Maybe it was both of them, pulled by something older than fear, something that hummed beneath everything they’d said and everything they hadn’t.
But Beck stood, moving slow, the joints of his body unfolding like someone moving through fog.
He crossed the room in three quiet steps, his shadow stretching across the rug like a bridge between them.
And then, he sank.
He dropped to his knees in front of her, his palms flattening against the worn, fraying rug that had belonged to her grandmother, the one she’d once played on as a child with a bowl of dry cereal and a stack of illustrated books.
The colours were faded now, the edges curling, but it still smelled faintly of hearth smoke and old wood, and somehow, in this moment, it felt like sacred ground.
Beck didn’t reach for her right away. He just looked at her, his face tilted up toward hers, his eyes dark and steady and unbearably open.

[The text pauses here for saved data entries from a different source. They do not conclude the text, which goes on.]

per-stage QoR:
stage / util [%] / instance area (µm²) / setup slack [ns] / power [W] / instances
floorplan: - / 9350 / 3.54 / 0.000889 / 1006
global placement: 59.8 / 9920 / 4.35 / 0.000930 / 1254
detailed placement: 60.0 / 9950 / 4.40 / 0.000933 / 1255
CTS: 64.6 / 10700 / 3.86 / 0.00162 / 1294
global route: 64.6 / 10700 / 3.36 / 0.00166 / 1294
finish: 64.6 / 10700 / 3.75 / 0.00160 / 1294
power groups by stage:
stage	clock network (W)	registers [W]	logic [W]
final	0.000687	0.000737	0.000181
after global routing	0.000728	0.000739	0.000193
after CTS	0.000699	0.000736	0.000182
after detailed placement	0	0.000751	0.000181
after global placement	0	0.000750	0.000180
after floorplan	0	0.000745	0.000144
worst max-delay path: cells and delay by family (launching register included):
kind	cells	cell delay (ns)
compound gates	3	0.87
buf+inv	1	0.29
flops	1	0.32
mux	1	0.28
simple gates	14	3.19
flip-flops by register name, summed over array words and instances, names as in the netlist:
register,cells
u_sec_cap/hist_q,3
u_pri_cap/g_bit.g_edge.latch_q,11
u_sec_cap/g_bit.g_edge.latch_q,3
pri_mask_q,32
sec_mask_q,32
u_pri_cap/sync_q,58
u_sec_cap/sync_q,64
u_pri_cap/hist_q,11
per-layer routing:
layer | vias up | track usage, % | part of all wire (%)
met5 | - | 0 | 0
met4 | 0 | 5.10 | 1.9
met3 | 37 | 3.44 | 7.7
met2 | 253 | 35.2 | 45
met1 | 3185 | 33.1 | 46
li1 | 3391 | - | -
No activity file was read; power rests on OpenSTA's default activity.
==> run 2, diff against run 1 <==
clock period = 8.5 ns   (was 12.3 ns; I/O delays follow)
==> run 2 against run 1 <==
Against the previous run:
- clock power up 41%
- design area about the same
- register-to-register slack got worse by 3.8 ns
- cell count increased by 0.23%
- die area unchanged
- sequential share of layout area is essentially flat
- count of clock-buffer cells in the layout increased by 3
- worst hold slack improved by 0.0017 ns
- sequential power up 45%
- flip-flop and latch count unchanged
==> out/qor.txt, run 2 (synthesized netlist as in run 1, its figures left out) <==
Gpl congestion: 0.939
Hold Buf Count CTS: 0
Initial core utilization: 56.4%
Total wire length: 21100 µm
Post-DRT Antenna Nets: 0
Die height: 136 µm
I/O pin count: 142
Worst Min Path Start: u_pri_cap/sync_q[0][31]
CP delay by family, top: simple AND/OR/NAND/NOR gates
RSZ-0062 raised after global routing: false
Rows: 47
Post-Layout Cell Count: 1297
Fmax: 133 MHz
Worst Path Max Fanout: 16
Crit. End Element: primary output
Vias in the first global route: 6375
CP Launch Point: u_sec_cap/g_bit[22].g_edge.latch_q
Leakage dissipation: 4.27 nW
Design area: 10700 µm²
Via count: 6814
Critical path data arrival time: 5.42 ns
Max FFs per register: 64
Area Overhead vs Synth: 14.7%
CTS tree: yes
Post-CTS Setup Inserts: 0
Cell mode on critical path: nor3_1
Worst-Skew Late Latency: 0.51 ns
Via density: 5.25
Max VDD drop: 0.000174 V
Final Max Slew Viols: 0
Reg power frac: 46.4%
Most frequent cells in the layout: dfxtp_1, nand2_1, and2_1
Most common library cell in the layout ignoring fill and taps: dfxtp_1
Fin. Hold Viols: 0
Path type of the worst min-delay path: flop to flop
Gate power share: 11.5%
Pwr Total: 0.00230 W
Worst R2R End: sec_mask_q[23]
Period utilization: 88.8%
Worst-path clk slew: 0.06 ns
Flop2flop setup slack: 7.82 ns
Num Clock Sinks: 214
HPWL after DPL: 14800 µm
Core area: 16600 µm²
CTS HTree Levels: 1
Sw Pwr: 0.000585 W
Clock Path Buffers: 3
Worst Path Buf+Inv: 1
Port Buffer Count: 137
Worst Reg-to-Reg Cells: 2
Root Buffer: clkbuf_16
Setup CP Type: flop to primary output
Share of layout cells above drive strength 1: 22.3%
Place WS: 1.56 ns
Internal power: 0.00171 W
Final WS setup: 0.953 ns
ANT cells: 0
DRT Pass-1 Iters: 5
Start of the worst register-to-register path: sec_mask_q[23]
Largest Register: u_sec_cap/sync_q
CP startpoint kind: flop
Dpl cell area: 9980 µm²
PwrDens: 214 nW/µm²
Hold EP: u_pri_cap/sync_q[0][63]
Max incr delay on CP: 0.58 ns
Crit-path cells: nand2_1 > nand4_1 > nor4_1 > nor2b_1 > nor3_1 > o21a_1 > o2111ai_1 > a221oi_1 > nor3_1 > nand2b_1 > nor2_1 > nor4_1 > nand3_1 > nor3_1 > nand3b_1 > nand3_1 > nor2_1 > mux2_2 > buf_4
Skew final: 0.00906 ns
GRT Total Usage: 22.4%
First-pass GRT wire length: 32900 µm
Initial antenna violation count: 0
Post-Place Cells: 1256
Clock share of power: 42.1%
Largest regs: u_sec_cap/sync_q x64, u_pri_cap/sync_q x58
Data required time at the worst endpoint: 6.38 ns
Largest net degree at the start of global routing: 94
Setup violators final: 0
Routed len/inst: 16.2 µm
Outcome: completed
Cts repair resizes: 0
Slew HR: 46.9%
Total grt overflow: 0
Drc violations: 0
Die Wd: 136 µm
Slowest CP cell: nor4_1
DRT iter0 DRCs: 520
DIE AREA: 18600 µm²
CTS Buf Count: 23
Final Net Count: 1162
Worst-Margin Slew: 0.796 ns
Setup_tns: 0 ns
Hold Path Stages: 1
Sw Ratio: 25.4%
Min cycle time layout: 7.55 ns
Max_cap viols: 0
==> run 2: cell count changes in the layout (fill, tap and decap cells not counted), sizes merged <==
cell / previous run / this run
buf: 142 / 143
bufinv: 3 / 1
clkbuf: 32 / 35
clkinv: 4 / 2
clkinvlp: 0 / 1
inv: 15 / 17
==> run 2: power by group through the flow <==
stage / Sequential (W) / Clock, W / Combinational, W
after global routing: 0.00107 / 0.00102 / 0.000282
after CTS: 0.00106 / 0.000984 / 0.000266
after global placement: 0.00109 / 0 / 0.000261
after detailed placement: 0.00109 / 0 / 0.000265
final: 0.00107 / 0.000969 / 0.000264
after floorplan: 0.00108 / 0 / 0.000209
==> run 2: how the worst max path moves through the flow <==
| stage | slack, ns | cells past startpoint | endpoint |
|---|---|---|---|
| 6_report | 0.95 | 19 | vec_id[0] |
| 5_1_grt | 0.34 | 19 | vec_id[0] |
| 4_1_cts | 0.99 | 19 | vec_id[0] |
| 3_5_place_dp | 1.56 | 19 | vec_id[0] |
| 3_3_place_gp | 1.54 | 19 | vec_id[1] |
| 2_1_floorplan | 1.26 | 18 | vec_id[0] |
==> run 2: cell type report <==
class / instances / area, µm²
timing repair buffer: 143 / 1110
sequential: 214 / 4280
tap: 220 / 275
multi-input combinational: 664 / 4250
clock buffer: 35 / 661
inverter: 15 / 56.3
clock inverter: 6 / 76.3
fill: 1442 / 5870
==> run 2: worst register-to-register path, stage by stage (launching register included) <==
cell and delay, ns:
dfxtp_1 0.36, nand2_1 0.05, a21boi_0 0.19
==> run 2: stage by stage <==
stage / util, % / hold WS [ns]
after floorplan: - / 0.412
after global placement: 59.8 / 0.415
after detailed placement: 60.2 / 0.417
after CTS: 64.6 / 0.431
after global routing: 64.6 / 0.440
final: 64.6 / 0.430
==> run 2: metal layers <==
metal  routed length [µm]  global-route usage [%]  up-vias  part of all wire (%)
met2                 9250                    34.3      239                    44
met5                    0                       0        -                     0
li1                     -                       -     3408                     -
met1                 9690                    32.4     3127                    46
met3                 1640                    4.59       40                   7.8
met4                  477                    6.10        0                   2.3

The firelight danced across his features— shadow and gold, flicker and burn— and Hazel felt something inside her twist with such intensity it left her breathless.
His hands were on his thighs, motionless, but the air between them vibrated like a wire stretched too tight.
His closeness made her dizzy. Not with nerves, but with the sheer gravity of him, how solid he was, how still, how impossibly gentle even when kneeling on a rug that scraped against the bone.